=== Section Start ===

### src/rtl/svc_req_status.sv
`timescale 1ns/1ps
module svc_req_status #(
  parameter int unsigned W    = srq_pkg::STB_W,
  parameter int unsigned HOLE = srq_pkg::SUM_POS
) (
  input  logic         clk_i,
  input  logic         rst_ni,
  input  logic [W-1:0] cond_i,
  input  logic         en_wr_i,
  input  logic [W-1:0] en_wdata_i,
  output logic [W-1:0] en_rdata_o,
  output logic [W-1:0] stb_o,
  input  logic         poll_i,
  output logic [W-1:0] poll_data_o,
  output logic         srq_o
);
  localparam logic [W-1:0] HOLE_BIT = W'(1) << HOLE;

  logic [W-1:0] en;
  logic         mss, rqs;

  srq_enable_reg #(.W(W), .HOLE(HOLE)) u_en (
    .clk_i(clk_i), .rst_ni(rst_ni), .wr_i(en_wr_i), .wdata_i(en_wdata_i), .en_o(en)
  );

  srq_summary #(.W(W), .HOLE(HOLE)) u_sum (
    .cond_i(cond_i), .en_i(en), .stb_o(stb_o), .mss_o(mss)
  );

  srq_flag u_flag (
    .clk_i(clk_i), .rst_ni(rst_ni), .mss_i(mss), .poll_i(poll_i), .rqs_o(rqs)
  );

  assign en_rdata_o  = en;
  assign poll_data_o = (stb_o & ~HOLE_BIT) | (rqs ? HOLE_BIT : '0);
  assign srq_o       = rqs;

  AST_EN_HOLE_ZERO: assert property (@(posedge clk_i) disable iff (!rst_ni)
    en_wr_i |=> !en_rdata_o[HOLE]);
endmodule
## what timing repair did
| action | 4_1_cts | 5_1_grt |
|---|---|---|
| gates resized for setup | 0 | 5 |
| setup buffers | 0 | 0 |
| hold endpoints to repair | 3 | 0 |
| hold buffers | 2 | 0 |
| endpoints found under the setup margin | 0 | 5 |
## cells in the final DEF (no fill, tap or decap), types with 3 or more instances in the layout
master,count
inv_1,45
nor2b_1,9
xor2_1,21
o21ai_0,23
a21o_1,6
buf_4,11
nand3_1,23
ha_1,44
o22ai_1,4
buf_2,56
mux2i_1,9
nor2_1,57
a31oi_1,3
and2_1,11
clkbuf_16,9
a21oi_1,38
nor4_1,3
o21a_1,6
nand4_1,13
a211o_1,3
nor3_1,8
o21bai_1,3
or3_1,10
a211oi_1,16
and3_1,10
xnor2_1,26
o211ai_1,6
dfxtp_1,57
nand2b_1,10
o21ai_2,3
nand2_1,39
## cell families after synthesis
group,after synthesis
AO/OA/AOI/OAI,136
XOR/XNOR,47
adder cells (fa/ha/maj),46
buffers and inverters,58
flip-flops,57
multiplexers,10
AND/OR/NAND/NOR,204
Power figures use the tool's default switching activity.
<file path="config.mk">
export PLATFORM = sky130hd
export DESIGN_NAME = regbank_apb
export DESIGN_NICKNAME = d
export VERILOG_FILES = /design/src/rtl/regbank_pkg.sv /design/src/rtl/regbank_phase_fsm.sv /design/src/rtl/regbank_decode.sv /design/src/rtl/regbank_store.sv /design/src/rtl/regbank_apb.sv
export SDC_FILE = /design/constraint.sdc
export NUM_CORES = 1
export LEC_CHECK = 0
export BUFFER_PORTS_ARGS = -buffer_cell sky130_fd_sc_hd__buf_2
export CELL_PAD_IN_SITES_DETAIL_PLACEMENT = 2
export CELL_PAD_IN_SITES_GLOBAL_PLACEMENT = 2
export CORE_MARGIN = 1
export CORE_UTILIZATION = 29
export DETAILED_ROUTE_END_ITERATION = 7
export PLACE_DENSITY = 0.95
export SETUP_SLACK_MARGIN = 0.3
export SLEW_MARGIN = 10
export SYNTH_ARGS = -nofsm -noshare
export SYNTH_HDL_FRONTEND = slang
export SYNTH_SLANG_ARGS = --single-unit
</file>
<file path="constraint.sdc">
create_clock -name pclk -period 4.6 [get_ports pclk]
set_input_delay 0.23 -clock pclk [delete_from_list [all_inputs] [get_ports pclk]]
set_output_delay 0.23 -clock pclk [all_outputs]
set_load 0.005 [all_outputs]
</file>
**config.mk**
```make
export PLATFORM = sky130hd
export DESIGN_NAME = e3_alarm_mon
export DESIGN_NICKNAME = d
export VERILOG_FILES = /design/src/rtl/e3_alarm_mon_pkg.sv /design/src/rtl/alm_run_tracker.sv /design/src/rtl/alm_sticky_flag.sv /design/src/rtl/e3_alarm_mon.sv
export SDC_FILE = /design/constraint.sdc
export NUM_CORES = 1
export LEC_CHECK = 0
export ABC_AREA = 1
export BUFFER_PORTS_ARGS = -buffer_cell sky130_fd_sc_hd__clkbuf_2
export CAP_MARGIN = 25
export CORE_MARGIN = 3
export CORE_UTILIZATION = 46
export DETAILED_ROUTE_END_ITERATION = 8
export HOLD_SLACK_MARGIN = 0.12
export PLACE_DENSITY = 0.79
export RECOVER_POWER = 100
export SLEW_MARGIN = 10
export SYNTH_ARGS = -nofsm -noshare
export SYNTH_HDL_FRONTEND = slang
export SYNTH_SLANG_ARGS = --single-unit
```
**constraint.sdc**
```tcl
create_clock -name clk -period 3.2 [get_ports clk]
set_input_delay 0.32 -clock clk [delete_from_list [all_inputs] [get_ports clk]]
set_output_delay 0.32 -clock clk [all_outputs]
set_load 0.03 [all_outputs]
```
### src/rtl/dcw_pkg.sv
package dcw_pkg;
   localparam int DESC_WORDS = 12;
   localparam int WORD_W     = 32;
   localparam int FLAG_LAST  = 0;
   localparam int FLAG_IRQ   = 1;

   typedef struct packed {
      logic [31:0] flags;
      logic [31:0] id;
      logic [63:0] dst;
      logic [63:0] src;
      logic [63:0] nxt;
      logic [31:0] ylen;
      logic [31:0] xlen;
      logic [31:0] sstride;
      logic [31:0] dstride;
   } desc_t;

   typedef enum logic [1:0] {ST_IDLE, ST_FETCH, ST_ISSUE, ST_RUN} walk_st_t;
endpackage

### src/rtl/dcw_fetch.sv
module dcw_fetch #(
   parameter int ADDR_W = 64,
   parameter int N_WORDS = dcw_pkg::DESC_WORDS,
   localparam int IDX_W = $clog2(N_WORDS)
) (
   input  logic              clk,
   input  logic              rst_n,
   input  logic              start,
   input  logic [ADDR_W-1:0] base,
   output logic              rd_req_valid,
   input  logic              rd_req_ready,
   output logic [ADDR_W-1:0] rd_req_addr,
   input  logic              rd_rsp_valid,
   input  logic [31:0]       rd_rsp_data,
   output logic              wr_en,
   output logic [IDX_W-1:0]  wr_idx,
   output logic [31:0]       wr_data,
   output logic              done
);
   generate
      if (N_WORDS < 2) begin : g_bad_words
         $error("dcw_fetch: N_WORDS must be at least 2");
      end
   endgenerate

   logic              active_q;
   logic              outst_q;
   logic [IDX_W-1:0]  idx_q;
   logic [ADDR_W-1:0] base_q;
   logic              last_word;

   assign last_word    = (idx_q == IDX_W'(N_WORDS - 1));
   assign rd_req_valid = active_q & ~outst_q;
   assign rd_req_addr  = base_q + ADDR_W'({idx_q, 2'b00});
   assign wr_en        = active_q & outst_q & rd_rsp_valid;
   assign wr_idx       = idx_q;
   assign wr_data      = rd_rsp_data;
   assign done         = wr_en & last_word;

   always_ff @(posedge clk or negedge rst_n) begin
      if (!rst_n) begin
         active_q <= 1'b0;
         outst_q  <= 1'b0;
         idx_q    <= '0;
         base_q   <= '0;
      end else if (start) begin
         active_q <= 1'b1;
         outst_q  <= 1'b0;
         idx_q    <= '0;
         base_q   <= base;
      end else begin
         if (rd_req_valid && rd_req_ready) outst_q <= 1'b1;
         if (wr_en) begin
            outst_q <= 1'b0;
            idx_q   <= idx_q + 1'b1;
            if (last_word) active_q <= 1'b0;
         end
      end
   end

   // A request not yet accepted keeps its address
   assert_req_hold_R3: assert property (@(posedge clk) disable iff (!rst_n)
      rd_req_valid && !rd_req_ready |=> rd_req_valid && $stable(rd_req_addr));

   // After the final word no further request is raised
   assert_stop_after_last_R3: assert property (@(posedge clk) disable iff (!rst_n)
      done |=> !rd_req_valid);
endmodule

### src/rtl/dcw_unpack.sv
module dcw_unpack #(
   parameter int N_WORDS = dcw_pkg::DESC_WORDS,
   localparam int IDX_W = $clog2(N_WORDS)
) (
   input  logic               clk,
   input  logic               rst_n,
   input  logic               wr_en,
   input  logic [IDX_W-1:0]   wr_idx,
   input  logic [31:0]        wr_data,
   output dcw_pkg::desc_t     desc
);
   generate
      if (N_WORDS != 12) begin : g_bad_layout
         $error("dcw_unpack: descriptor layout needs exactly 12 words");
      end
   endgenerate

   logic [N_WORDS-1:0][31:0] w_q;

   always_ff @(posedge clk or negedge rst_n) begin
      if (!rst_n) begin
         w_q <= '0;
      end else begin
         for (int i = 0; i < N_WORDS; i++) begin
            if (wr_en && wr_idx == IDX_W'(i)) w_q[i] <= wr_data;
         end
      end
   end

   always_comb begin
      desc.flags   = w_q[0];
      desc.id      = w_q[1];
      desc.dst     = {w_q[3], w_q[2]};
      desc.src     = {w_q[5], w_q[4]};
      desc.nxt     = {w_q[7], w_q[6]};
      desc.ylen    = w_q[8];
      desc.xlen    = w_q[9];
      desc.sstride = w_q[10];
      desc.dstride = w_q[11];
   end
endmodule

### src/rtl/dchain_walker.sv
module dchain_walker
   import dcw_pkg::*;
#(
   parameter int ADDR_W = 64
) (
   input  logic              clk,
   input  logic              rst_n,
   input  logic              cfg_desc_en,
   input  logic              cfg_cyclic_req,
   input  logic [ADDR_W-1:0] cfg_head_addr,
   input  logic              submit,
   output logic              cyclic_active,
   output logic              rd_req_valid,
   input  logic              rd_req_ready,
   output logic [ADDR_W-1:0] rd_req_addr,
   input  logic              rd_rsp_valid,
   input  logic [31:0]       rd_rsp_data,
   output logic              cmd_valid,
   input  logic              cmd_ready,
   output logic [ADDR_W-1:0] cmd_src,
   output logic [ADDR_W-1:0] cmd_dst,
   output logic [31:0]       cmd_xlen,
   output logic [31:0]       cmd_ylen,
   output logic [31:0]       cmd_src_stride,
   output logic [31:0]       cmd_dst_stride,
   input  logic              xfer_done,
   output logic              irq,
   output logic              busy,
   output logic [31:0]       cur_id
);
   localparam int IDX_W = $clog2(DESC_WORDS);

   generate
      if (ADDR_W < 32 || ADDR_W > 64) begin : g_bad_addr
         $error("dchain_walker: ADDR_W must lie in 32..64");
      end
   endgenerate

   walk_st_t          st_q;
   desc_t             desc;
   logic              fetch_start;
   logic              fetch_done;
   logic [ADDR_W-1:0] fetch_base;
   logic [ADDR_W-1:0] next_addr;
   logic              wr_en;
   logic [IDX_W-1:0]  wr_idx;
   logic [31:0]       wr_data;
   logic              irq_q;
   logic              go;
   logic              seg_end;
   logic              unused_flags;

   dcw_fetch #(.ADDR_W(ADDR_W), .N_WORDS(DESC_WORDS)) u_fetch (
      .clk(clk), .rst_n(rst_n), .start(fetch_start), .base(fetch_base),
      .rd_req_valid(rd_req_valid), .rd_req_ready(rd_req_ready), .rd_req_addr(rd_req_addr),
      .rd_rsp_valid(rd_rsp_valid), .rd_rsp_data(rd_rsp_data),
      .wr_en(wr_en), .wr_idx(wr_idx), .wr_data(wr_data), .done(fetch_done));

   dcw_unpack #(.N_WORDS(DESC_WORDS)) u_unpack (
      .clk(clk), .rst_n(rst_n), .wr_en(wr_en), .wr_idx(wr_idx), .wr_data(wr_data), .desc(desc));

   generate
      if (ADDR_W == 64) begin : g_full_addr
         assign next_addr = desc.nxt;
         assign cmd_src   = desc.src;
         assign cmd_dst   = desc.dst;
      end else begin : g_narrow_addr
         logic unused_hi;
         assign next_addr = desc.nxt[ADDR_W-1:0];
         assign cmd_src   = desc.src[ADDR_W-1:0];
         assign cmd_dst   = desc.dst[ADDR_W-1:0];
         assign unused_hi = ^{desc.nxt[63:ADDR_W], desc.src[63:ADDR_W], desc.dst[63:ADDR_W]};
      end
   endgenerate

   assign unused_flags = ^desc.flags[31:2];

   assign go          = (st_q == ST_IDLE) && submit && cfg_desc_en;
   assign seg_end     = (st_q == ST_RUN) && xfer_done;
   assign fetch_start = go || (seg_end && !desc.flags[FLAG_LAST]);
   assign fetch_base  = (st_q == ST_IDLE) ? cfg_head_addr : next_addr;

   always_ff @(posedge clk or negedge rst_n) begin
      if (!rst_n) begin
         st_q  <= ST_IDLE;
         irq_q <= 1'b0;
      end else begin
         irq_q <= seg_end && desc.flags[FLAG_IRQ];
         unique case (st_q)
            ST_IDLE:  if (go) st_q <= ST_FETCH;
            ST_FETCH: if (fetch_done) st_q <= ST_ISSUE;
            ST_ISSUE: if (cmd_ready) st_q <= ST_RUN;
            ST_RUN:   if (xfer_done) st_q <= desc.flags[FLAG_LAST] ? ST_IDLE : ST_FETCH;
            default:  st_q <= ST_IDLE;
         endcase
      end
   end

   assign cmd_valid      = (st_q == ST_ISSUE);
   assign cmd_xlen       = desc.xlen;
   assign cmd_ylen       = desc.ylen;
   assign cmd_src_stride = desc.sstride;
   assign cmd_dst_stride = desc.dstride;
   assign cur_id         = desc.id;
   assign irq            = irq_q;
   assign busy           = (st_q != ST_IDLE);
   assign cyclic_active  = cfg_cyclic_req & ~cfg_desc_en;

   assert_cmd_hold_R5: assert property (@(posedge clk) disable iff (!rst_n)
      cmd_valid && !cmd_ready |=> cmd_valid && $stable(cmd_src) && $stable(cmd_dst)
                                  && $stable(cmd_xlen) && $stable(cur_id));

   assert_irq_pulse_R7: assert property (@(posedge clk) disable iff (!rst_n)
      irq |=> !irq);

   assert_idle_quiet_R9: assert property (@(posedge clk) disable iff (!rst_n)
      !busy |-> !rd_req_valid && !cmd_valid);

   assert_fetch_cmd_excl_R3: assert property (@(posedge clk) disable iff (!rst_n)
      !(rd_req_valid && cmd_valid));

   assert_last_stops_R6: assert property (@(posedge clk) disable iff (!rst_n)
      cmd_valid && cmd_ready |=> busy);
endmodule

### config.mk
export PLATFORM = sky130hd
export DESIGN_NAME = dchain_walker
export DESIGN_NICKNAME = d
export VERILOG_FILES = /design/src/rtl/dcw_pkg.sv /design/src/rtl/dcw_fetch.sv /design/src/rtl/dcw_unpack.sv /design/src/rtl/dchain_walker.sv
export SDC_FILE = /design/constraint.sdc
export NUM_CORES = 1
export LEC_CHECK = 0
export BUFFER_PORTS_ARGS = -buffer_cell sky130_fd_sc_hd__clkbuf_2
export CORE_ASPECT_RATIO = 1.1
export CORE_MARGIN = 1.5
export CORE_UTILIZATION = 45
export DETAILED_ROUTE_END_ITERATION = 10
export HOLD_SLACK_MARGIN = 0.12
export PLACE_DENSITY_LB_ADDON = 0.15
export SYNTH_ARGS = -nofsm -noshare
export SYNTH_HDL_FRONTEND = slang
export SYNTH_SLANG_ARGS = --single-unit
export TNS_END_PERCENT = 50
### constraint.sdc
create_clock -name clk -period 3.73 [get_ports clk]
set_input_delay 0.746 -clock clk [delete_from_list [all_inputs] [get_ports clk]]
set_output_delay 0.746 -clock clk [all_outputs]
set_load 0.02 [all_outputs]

=== Section End ===
=== Section Start ===

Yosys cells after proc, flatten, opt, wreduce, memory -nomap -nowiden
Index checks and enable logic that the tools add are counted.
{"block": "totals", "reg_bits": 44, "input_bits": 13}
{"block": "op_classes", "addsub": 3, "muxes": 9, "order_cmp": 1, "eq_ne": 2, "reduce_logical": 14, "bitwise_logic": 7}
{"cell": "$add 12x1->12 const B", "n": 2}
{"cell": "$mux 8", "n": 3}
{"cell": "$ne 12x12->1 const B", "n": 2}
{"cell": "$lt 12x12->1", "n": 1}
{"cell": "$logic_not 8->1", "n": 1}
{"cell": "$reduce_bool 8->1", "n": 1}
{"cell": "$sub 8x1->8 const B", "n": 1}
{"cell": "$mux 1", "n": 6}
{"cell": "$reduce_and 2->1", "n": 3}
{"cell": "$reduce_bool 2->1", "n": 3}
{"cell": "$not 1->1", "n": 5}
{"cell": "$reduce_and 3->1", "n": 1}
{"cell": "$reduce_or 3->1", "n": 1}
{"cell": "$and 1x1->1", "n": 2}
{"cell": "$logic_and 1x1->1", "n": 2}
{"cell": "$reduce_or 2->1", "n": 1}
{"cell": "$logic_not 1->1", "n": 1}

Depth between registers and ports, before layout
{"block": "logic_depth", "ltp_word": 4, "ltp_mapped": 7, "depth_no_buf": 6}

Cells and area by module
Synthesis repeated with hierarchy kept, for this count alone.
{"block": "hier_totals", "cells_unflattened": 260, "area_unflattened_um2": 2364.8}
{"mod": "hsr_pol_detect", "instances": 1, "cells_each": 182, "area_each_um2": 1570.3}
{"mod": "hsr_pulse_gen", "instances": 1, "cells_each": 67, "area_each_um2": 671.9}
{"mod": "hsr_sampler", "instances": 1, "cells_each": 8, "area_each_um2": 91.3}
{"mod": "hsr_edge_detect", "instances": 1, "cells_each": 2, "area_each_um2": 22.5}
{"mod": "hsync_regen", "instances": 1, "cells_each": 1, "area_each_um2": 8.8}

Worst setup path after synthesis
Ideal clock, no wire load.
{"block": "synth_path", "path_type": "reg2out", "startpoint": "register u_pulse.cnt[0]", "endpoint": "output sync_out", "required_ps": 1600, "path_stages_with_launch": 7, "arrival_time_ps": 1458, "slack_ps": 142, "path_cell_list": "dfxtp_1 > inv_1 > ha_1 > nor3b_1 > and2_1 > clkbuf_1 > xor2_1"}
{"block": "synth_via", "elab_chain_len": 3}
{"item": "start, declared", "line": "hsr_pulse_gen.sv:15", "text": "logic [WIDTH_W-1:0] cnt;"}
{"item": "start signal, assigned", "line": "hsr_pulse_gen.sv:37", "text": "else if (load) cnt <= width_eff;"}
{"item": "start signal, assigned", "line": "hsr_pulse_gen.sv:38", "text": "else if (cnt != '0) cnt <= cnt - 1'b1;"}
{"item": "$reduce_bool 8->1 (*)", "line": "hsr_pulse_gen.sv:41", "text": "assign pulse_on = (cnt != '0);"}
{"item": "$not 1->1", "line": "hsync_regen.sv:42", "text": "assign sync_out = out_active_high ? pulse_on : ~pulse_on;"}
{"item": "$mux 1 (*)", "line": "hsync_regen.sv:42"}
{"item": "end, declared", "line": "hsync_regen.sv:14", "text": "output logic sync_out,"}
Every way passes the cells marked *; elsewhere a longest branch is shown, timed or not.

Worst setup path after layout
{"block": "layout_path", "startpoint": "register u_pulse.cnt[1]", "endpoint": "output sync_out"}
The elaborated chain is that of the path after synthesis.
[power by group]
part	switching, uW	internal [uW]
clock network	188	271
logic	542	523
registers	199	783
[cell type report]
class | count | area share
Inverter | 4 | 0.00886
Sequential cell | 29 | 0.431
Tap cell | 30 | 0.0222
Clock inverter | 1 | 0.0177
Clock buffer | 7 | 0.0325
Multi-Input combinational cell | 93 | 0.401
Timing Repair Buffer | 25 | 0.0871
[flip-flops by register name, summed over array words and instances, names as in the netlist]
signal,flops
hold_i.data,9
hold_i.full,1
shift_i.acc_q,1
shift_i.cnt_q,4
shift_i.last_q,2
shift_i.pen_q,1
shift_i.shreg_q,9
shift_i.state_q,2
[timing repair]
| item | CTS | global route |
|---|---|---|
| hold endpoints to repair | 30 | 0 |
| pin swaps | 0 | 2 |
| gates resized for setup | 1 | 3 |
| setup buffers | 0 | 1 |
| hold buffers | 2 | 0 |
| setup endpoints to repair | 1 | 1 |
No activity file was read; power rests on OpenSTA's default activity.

=== Section End ===

Task to carry out:
Go through the data above and copy each line that holds the word "registers".

Task answer:
Depth between registers and ports, before layout
registers	199	783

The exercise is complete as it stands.